“TROIKA” Dez anos depois
No dia 17 de Maio de 2011 assinalaram-se 10 anos da entrada em vigor do Programa de Assistência Económica e Financeira, também designado por Memorando de Entendimento entre o Governo português e a “Troika” (Fundo Monetário Internacional, Comissão Europeia e Banco Central Europeu), que deixou marcas nestes últimos 10 anos que ficarão para sempre na memória dos portugueses.
Segundo um estudo publicado em 2016 pela Fundação Francisco Manuel dos Santos, e reproduzido no estudo da mesma fundação em 2019, um dos efeitos trágicos da crise que assolou Portugal a partir de 2008 verificou-se no âmbito da trajectória das desigualdades. Enquanto entre 1993 e 2009 se registou uma diminuição de 4,7 % da taxa de pobreza (passando de 22,5 % para 17,9 % da população), entre 2009 e 2014, essa taxa aumentou para 19,5%. A intensidade da pobreza atingiu, em 2013, 30,3 %, valor em linha com o de 2004. Já a taxa de pobreza das crianças e dos jovens passou de 22,4% para 24,8% entre 2009 e 2014.
Numa década, Portugal foi reduzindo progressivamente o défice orçamental, que passou dos 7,7% do Produto Interno Bruto (PIB) registados em 2011 para 0,3% em 2018. E, em 2019, conseguiu pela primeira vez apresentar excedente das contas públicas, muito força das sucessivas medidas de autoridade que foram sido aplicadas e com os aumentos de impostos, quer directos quer indirectos. A título de exemplo em 2012, os limites aplicados às deduções de despesas de saúde no IRS baixam de 30% para 10%, o que rende 440 milhões de euros ao Estado.
A Economia e as exportações cresceram e quanto tudo parecia estar no bom caminho veio a pandemia que nos trocou as voltas. Para este ano, o FMI prevê que o défice se situe nos 5% do PIB e que a dívida pública fique nos 131,4%.
Entre as muitas medidas para o mercado laboral constantes do memorando, estavam os cortes no subsídio de desemprego e a flexibilização dos critérios para despedimentos e os cortes nas pensões.
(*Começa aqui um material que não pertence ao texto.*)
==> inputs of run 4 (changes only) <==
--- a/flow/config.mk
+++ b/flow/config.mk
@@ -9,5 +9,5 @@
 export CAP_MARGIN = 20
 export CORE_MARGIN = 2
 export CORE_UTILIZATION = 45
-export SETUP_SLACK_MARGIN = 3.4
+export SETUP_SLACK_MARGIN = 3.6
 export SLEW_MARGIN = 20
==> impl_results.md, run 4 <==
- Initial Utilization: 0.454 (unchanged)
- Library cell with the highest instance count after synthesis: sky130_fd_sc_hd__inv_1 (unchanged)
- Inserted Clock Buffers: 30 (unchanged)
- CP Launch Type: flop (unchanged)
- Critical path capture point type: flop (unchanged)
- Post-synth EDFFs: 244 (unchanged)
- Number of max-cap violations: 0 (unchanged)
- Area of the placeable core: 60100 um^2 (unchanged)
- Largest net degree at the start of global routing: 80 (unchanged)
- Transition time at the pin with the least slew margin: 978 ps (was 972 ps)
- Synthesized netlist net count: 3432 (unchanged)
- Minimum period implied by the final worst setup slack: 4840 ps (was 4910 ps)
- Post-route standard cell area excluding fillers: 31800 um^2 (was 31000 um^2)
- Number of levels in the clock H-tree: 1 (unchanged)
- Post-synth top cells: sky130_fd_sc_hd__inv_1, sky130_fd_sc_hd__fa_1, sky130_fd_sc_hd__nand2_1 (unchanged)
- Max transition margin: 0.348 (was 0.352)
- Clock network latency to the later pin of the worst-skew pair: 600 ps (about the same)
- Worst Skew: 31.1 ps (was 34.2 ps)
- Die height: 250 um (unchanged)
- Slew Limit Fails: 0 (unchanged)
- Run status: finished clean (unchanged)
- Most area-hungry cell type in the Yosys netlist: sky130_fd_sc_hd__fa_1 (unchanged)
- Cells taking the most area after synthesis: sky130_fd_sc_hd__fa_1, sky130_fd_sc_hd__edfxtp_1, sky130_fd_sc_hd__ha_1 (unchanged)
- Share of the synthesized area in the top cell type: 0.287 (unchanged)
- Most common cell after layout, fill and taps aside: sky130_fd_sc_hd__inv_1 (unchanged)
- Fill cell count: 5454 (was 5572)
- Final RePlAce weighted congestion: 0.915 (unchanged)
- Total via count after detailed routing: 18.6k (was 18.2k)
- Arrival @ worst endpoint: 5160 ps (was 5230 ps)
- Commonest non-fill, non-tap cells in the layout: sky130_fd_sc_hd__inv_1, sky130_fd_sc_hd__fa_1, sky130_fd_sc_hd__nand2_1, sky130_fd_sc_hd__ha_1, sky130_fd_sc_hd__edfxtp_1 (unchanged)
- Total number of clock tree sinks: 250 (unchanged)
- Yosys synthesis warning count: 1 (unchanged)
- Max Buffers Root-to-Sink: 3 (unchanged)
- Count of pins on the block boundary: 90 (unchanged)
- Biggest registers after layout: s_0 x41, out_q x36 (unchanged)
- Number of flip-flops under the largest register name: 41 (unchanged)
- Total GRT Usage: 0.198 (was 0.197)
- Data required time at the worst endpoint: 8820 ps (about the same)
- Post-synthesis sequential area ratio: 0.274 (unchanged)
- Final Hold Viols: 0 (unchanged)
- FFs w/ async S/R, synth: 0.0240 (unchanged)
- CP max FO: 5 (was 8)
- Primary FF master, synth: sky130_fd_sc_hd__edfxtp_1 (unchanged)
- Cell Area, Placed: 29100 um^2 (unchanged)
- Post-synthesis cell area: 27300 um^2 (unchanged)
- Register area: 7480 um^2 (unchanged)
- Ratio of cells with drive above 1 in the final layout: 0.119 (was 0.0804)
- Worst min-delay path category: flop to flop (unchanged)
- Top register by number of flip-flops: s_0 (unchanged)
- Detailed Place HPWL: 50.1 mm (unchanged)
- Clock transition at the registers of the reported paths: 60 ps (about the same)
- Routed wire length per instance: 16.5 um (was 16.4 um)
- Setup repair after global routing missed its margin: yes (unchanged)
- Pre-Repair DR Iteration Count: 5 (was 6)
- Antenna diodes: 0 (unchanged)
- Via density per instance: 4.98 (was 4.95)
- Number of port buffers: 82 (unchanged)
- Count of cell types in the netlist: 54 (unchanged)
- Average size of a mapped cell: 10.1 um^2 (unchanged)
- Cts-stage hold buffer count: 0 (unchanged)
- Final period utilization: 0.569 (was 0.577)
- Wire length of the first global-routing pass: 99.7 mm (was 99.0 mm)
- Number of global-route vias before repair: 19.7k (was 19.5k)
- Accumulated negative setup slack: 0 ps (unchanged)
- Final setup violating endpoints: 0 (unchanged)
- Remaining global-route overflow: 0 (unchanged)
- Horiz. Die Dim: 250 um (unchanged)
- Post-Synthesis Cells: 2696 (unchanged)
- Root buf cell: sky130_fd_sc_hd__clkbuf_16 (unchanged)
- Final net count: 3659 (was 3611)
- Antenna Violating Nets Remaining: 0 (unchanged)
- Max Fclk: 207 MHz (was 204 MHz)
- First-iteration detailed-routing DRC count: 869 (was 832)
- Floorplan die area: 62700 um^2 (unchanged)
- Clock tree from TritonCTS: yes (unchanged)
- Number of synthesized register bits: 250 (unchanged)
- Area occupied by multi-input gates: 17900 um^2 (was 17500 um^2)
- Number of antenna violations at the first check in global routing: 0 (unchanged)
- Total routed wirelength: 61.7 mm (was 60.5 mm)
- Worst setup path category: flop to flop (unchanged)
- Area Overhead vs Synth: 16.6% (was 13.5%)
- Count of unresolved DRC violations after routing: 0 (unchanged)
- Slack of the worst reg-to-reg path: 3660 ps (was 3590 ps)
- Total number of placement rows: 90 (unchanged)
As medidas para facilitar os despedimentos acabaram travadas pelo Tribunal Constitucional.
Os objectivos constantes do memorando para a Justiça eram o da reestruturação do Sistema Judicial, essencial para o funcionamento correcto e justo da economia, permitindo assegurar de forma efectiva e atempada o cumprimento de contratos e de regras da concorrência, aumentar a eficiência através da reestruturação do sistema judicial e adoptar novos modelos de gestão dos tribunais por forma a reduzir a lentidão do sistema através da eliminação de pendências e facilitando mecanismos de resolução extra judiciais.
Foram muitas as reformas levadas a cabo neste sector, desde logo através da nova Lei da Organização do Sistema Judiciário, a Lei nº 62/2013, de 26 de Agosto, que alterou o mapa judiciário, uma das medidas mais contestadas pelos operadores judiciários, em particular, pela Ordem dos Advogados. Nesta sequência o Novo Mapa Judiciário do país passou a ter 23 Comarcas coincidentes com os distritos, em vez das 39 inicialmente previstas, a que correspondem 23 grandes Tribunais Judiciais, e dos 311 tribunais existentes, 264 tribunais foram convertidos em 218 Secções de Instância Central e em 290 Secções de Instância Local.
O fecho de 47 tribunais por todo o país, tornou a justiça menos acessível e com mais custos para os cidadãos dessas comarcas.
Esta lei esta viria a ser alterada pela Lei nº 19/2019, de 19 de Fevereiro, visando ajustamentos ao mapa judiciário, através da reabertura de alguns tribunais e do reforço da oferta especializada, e assim uma maior proximidade dos cidadãos à justiça e a adequação dos respectivos quadros de juízes e magistrados do Ministério Público, tendo por referência a evolução processual.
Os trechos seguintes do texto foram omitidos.